(Collected data entries)

--- src/tos_rate_if.sv ---
`timescale 1ns/1ns
`default_nettype none
`include "tos_defs.svh"
interface tos_rate_if;
	logic [`TOS_RATE_W-1:0] rate;
	logic sync;
	logic wave;
	modport gen(input rate, input sync, output wave);
	modport ctl(output rate, output sync, input wave);
endinterface
`default_nettype wire

--- src/tos_rate_gen.sv ---
`timescale 1ns/1ns
`default_nettype none
`include "tos_defs.svh"
module tos_rate_gen (
	input wire logic sys_clk_i,
	input wire logic rst_i,
	input wire logic clk_en_i,
	tos_rate_if.gen rg
);
	logic [`TOS_ACC_W-1:0] acc_q;
	logic [`TOS_ACC_W-1:0] sum;
	localparam logic [`TOS_ACC_W-1:0] FULL = `TOS_ACC_W'(`TOS_CLK_HZ);
	localparam logic [`TOS_ACC_W-1:0] HALF = `TOS_ACC_W'(`TOS_CLK_HZ / 2);

	assign sum = acc_q + {2'h0, rg.rate};

	// phase accumulator: rates that do not divide the clock get one cycle of jitter
	always_ff @(posedge sys_clk_i or posedge rst_i) begin
		if (rst_i) begin
			acc_q <= '0;
			rg.wave <= 1'b0;
		end else if (clk_en_i) begin
			if (rg.sync) begin
				acc_q <= '0;
				rg.wave <= 1'b1;
			end else begin
				acc_q <= (sum >= FULL) ? sum - FULL : sum;
				rg.wave <= (acc_q < HALF);
			end
		end
	end
endmodule
`default_nettype wire

--- src/tos_timing_out.sv ---
// The APB register port and the address map were decided locally.
`timescale 1ns/1ns
`default_nettype none
`include "tos_defs.svh"
module tos_timing_out #(
	parameter int PPS_WIDTH_DEF = `TOS_PPS_WIDTH_CYC,
	parameter int BAUD_DIV_4800 = `TOS_DIV_4800
) (
	input wire logic sys_clk_i,
	input wire logic rst_i,
	input wire logic clk_en_i,
	input wire logic psel_i,
	input wire logic penable_i,
	input wire logic pwrite_i,
	input wire logic [`TOS_ADDR_W-1:0] paddr_i,
	input wire logic [31:0] pwdata_i,
	output logic [31:0] prdata_o,
	output logic pready_o,
	output logic pslverr_o,
	input wire logic epoch_i,
	input wire tos_pkg::tos_time_type time_i,
	input wire logic timecode_i,
	input wire logic lock_lost_i,
	input wire logic hw_fault_i,
	output logic prog_out_o,
	output logic fixed_out_o,
	output logic pps_p_o,
	output logic pps_n_o,
	output logic alarm_o,
	output logic alarm_oe_o,
	output logic ser_tx_o
);
	import tos_pkg::*;

	tos_sel_type sel_q;
	tos_fmt_type fmt_q;
	tos_baud_type baud_q;
	tos_par_type par_q;
	logic [`TOS_RATE_W-1:0] prog_rate_q;
	logic [`TOS_RATE_W-1:0] rate_sel_a_rate_q;
	logic [`TOS_RATE_W-1:0] pps_width_q;
	logic [`TOS_RATE_W-1:0] pps_cnt_q;
	logic pps_on_q;
	logic minute_q;
	logic even_q;
	logic [31:0] rd_d;
	logic rd_ok;
	logic wr_go;
	logic tx_busy;
	tos_time_type snap_q;
	tos_tx_state_type st_q;
	logic [`TOS_BAUD_DIV_W-1:0] baud_cnt_q;
	logic [`TOS_BAUD_DIV_W-1:0] div;
	logic [2:0] bit_q;
	logic [7:0] sh_q;
	logic par_acc_q;
	logic [5:0] idx_q;
	logic [7:0] csum_q;
	logic [7:0] ch;
	logic [5:0] msg_len;

	tos_rate_if prog_if();
	tos_rate_if rate_sel_a_if();
	tos_rate_if fixed_if();

	assign prog_if.rate = prog_rate_q;
	assign prog_if.sync = epoch_i;
	assign rate_sel_a_if.rate = rate_sel_a_rate_q;
	assign rate_sel_a_if.sync = 1'b0;
	assign fixed_if.rate = `TOS_FIXED_RATE;
	assign fixed_if.sync = epoch_i;

	tos_rate_gen u_prog (.sys_clk_i(sys_clk_i), .rst_i(rst_i), .clk_en_i(clk_en_i), .rg(prog_if));
	tos_rate_gen u_rate_sel_a (.sys_clk_i(sys_clk_i), .rst_i(rst_i), .clk_en_i(clk_en_i), .rg(rate_sel_a_if));
	tos_rate_gen u_fixed (.sys_clk_i(sys_clk_i), .rst_i(rst_i), .clk_en_i(clk_en_i), .rg(fixed_if));

	// one wait state: pready rises at the edge that ends the first access cycle, the transfer ends on the next edge
	assign wr_go = psel_i & penable_i & pready_o & pwrite_i;
	assign tx_busy = (st_q != TX_IDLE);

	always_comb begin
		rd_d = 32'h0000_0000;
		rd_ok = 1'b1;
		case (paddr_i)
			`TOS_ADDR_CTRL: begin
				rd_d[`TOS_CTRL_SEL_LSB +: 3] = sel_q;
				rd_d[`TOS_CTRL_FMT_LSB +: 3] = fmt_q;
				rd_d[`TOS_CTRL_BAUD_LSB +: 2] = baud_q;
				rd_d[`TOS_CTRL_PAR_LSB +: 2] = par_q;
			end
			`TOS_ADDR_PROG_RATE: rd_d[`TOS_RATE_W-1:0] = prog_rate_q;
			`TOS_ADDR_RATE_SEL_A_RATE: rd_d[`TOS_RATE_W-1:0] = rate_sel_a_rate_q;
			`TOS_ADDR_PPS_WIDTH: rd_d[`TOS_RATE_W-1:0] = pps_width_q;
			`TOS_ADDR_STATUS: rd_d[3:0] = {prog_out_o, alarm_oe_o, tx_busy, `TOS_RATE_SEL_A_FITTED};
			default: rd_ok = 1'b0;
		endcase
	end

	always_ff @(posedge sys_clk_i or posedge rst_i) begin
		if (rst_i) begin
			pready_o <= 1'b0;
			prdata_o <= 32'h0000_0000;
			pslverr_o <= 1'b0;
		end else if (clk_en_i) begin
			pready_o <= psel_i & penable_i & ~pready_o;
			if (psel_i & penable_i & ~pready_o) begin
				prdata_o <= pwrite_i ? 32'h0000_0000 : rd_d;
				pslverr_o <= ~rd_ok;
			end
		end
	end

	// illegal codes and out-of-range rates are dropped, the old setting stays
	always_ff @(posedge sys_clk_i or posedge rst_i) begin
		if (rst_i) begin
			sel_q <= SEL_RISING;
			fmt_q <= FMT_DOY_UTC;
			baud_q <= BAUD_9600;
			par_q <= PAR_NONE;
			prog_rate_q <= `TOS_RST_PROG_RATE;
			rate_sel_a_rate_q <= `TOS_RST_RATE_SEL_A_RATE;
			pps_width_q <= `TOS_RATE_W'(PPS_WIDTH_DEF);
		end else if (clk_en_i && wr_go) begin
			case (paddr_i)
				`TOS_ADDR_CTRL: begin
					if (pwdata_i[`TOS_CTRL_SEL_LSB +: 3] <= SEL_FALLING ||
						(pwdata_i[`TOS_CTRL_SEL_LSB +: 3] == SEL_RATE_SEL_A && `TOS_RATE_SEL_A_FITTED)) begin
						sel_q <= tos_sel_type'(pwdata_i[`TOS_CTRL_SEL_LSB +: 3]);
					end
					if (pwdata_i[`TOS_CTRL_FMT_LSB +: 3] <= FMT_NMEA) begin
						fmt_q <= tos_fmt_type'(pwdata_i[`TOS_CTRL_FMT_LSB +: 3]);
					end
					baud_q <= tos_baud_type'(pwdata_i[`TOS_CTRL_BAUD_LSB +: 2]);
					if (pwdata_i[`TOS_CTRL_PAR_LSB +: 2] != 2'h3) begin
						par_q <= tos_par_type'(pwdata_i[`TOS_CTRL_PAR_LSB +: 2]);
					end
				end
				`TOS_ADDR_PROG_RATE: begin
					if (pwdata_i[31:0] >= 32'(`TOS_RATE_MIN) && pwdata_i[31:0] <= 32'(`TOS_RATE_MAX)) begin
						prog_rate_q <= pwdata_i[`TOS_RATE_W-1:0];
					end
				end
				`TOS_ADDR_RATE_SEL_A_RATE: begin
					if (pwdata_i[31:0] >= 32'(`TOS_RATE_MIN) && pwdata_i[31:0] <= 32'(`TOS_RATE_MAX)) begin
						rate_sel_a_rate_q <= pwdata_i[`TOS_RATE_W-1:0];
					end
				end
				`TOS_ADDR_PPS_WIDTH: pps_width_q <= pwdata_i[`TOS_RATE_W-1:0];
				default: ;
			endcase
		end
	end

	// second-mark pulse; a width of zero still gives one cycle
	always_ff @(posedge sys_clk_i or posedge rst_i) begin
		if (rst_i) begin
			pps_cnt_q <= '0;
			pps_on_q <= 1'b0;
			minute_q <= 1'b0;
			even_q <= 1'b0;
		end else if (clk_en_i) begin
			if (epoch_i) begin
				pps_cnt_q <= pps_width_q;
				pps_on_q <= 1'b1;
				minute_q <= (time_i.second == 8'h00);
				even_q <= ~time_i.second[0];
			end else if (pps_cnt_q != '0) begin
				pps_cnt_q <= pps_cnt_q - `TOS_RATE_W'(1);
				pps_on_q <= (pps_cnt_q > `TOS_RATE_W'(1));
			end else begin
				pps_on_q <= 1'b0;
			end
		end
	end

	always_ff @(posedge sys_clk_i or posedge rst_i) begin
		if (rst_i) begin
			prog_out_o <= 1'b0;
			fixed_out_o <= 1'b0;
			pps_p_o <= 1'b0;
			pps_n_o <= 1'b1;
			alarm_oe_o <= 1'b0;
			alarm_o <= 1'b0;
		end else if (clk_en_i) begin
			case (sel_q)
				SEL_RATE: prog_out_o <= prog_if.wave;
				SEL_TIMECODE: prog_out_o <= timecode_i;
				SEL_PER_MINUTE: prog_out_o <= pps_on_q & minute_q;
				SEL_EVEN_SECOND: prog_out_o <= pps_on_q & even_q;
				SEL_RISING: prog_out_o <= pps_on_q;
				SEL_FALLING: prog_out_o <= ~pps_on_q;
				SEL_RATE_SEL_A: prog_out_o <= rate_sel_a_if.wave;
				default: prog_out_o <= pps_on_q;
			endcase
			fixed_out_o <= `TOS_FIXED_IS_CODE ? timecode_i : fixed_if.wave;
			pps_p_o <= pps_on_q;
			pps_n_o <= ~pps_on_q;
			// open collector: the pin is only ever pulled low
			alarm_oe_o <= lock_lost_i | hw_fault_i;
			alarm_o <= 1'b0;
		end
	end

	function automatic logic [7:0] dig(input logic [3:0] n);
		return {4'h3, n};
	endfunction

	function automatic logic [7:0] hex(input logic [3:0] n);
		return (n < 4'hA) ? {4'h3, n} : 8'(`TOS_CH_A + {4'h0, n} - 8'h0A);
	endfunction

	always_comb begin
		ch = `TOS_CH_SP;
		msg_len = 6'd16;
		case (fmt_q)
			FMT_DOY_UTC, FMT_DOY_MODE: begin
				msg_len = 6'd16;
				// carriage return is the on-time byte, so the line closes at the mark
				case (idx_q)
					6'd0: ch = `TOS_CH_CR;
					6'd1: ch = `TOS_CH_LF;
					6'd2: ch = `TOS_CH_SOH;
					6'd3: ch = dig(snap_q.doy[11:8]);
					6'd4: ch = dig(snap_q.doy[7:4]);
					6'd5: ch = dig(snap_q.doy[3:0]);
					6'd6, 6'd9, 6'd12: ch = `TOS_CH_COLON;
					6'd7: ch = dig(snap_q.hour[7:4]);
					6'd8: ch = dig(snap_q.hour[3:0]);
					6'd10: ch = dig(snap_q.minute[7:4]);
					6'd11: ch = dig(snap_q.minute[3:0]);
					6'd13: ch = dig(snap_q.second[7:4]);
					6'd14: ch = dig(snap_q.second[3:0]);
					6'd15: ch = snap_q.locked ? `TOS_CH_SP : `TOS_CH_QM;
					default: ch = `TOS_CH_SP;
				endcase
			end
			FMT_YEAR, FMT_YEAR_LEAP: begin
				msg_len = (fmt_q == FMT_YEAR_LEAP) ? 6'd33 : 6'd27;
				case (idx_q)
					6'd0: ch = dig(snap_q.quality);
					6'd2: ch = dig(snap_q.year[15:12]);
					6'd3: ch = dig(snap_q.year[11:8]);
					6'd4: ch = dig(snap_q.year[7:4]);
					6'd5: ch = dig(snap_q.year[3:0]);
					6'd7: ch = dig(snap_q.doy[11:8]);
					6'd8: ch = dig(snap_q.doy[7:4]);
					6'd9: ch = dig(snap_q.doy[3:0]);
					6'd11: ch = dig(snap_q.hour[7:4]);
					6'd12: ch = dig(snap_q.hour[3:0]);
					6'd13, 6'd16: ch = `TOS_CH_COLON;
					6'd14: ch = dig(snap_q.minute[7:4]);
					6'd15: ch = dig(snap_q.minute[3:0]);
					6'd17: ch = dig(snap_q.second[7:4]);
					6'd18: ch = dig(snap_q.second[3:0]);
					6'd20: ch = snap_q.offset_neg ? `TOS_CH_MINUS : `TOS_CH_PLUS;
					6'd21: ch = dig(snap_q.offset[7:4]);
					6'd22: ch = dig(snap_q.offset[3:0]);
					6'd24: ch = (snap_q.mode == 2'h0) ? `TOS_CH_G :
						(snap_q.mode == 2'h1) ? `TOS_CH_L : `TOS_CH_U;
					6'd25: ch = (fmt_q == FMT_YEAR) ? `TOS_CH_CR : `TOS_CH_SP;
					6'd26: ch = (fmt_q == FMT_YEAR) ? `TOS_CH_LF : dig(snap_q.leap_now[7:4]);
					6'd27: ch = dig(snap_q.leap_now[3:0]);
					6'd29: ch = dig(snap_q.leap_next[7:4]);
					6'd30: ch = dig(snap_q.leap_next[3:0]);
					6'd31: ch = `TOS_CH_CR;
					6'd32: ch = `TOS_CH_LF;
					default: ch = `TOS_CH_SP;
				endcase
			end
			FMT_NENA: begin
				msg_len = 6'd19;
				case (idx_q)
					6'd0: ch = dig(snap_q.year[15:12]);
					6'd1: ch = dig(snap_q.year[11:8]);
					6'd2: ch = dig(snap_q.year[7:4]);
					6'd3: ch = dig(snap_q.year[3:0]);
					6'd5: ch = dig(snap_q.doy[11:8]);
					6'd6: ch = dig(snap_q.doy[7:4]);
					6'd7: ch = dig(snap_q.doy[3:0]);
					6'd9: ch = dig(snap_q.hour[7:4]);
					6'd10: ch = dig(snap_q.hour[3:0]);
					6'd12: ch = dig(snap_q.minute[7:4]);
					6'd13: ch = dig(snap_q.minute[3:0]);
					6'd15: ch = dig(snap_q.second[7:4]);
					6'd16: ch = dig(snap_q.second[3:0]);
					6'd17: ch = `TOS_CH_CR;
					6'd18: ch = `TOS_CH_LF;
					default: ch = `TOS_CH_COLON;
				endcase
			end
			default: begin
				msg_len = 6'd21;
				case (idx_q)
					6'd0: ch = `TOS_CH_DOLLAR;
					6'd1: ch = `TOS_CH_G;
					6'd2: ch = `TOS_CH_P;
					6'd3: ch = `TOS_CH_Z;
					6'd4: ch = `TOS_CH_D;
					6'd5: ch = `TOS_CH_A;
					6'd6: ch = `TOS_CH_COMMA;
					6'd7: ch = dig(snap_q.hour[7:4]);
					6'd8: ch = dig(snap_q.hour[3:0]);
					6'd9: ch = dig(snap_q.minute[7:4]);
					6'd10: ch = dig(snap_q.minute[3:0]);
					6'd11: ch = dig(snap_q.second[7:4]);
					6'd12: ch = dig(snap_q.second[3:0]);
					6'd13: ch = `TOS_CH_DOT;
					6'd14, 6'd15: ch = `TOS_CH_ZERO;
					6'd16: ch = `TOS_CH_STAR;
					6'd17: ch = hex(csum_q[7:4]);
					6'd18: ch = hex(csum_q[3:0]);
					6'd19: ch = `TOS_CH_CR;
					default: ch = `TOS_CH_LF;
				endcase
			end
		endcase
	end

	always_comb begin
		case (baud_q)
			BAUD_57600: div = `TOS_BAUD_DIV_W'(`TOS_DIV_57600);
			BAUD_19200: div = `TOS_BAUD_DIV_W'(`TOS_DIV_19200);
			BAUD_9600: div = `TOS_BAUD_DIV_W'(`TOS_DIV_9600);
			default: div = `TOS_BAUD_DIV_W'(BAUD_DIV_4800);
		endcase
	end

	// an epoch restarts the message even mid-frame so the on-time byte is never late
	always_ff @(posedge sys_clk_i or posedge rst_i) begin
		if (rst_i) begin
			st_q <= TX_IDLE;
			snap_q <= '0;
			idx_q <= 6'd0;
			csum_q <= 8'h00;
			sh_q <= 8'h00;
			bit_q <= 3'd0;
			par_acc_q <= 1'b0;
			baud_cnt_q <= '0;
			ser_tx_o <= 1'b1;
		end else if (clk_en_i) begin
			if (epoch_i) begin
				snap_q <= time_i;
				idx_q <= 6'd0;
				st_q <= TX_LOAD;
				ser_tx_o <= 1'b1;
			end else begin
				case (st_q)
					TX_IDLE: ser_tx_o <= 1'b1;
					TX_LOAD: begin
						sh_q <= ch;
						par_acc_q <= (par_q == PAR_ODD);
						if (idx_q == 6'd0) begin
							csum_q <= 8'h00;
						end else if (idx_q <= 6'd15) begin
							csum_q <= csum_q ^ ch;
						end
						ser_tx_o <= 1'b0;
						baud_cnt_q <= div - `TOS_BAUD_DIV_W'(1);
						st_q <= TX_START;
					end
					default: begin
						if (baud_cnt_q != '0) begin
							baud_cnt_q <= baud_cnt_q - `TOS_BAUD_DIV_W'(1);
						end else begin
							baud_cnt_q <= div - `TOS_BAUD_DIV_W'(1);
							case (st_q)
								TX_START: begin
									ser_tx_o <= sh_q[0];
									par_acc_q <= par_acc_q ^ sh_q[0];
									sh_q <= {1'b0, sh_q[7:1]};
									bit_q <= 3'd0;
									st_q <= TX_DATA;
								end
								TX_DATA: begin
									if (bit_q == 3'd7) begin
										ser_tx_o <= (par_q == PAR_NONE) ? 1'b1 : par_acc_q;
										st_q <= (par_q == PAR_NONE) ? TX_STOP : TX_PARITY;
									end else begin
										ser_tx_o <= sh_q[0];
										par_acc_q <= par_acc_q ^ sh_q[0];
										sh_q <= {1'b0, sh_q[7:1]};
										bit_q <= bit_q + 3'd1;
									end
								end
								TX_PARITY: begin
									ser_tx_o <= 1'b1;
									st_q <= TX_STOP;
								end
								TX_STOP: begin
									idx_q <= idx_q + 6'd1;
									st_q <= (idx_q + 6'd1 == msg_len) ? TX_IDLE : TX_LOAD;
								end
								default: st_q <= TX_IDLE;
							endcase
						end
					end
				endcase
			end
		end
	end
endmodule
`default_nettype wire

■ YOUR GOAL ■
Report only the number of lines in the records that include the word "localparam".

■ ANSWER FOR THE TASK ■
2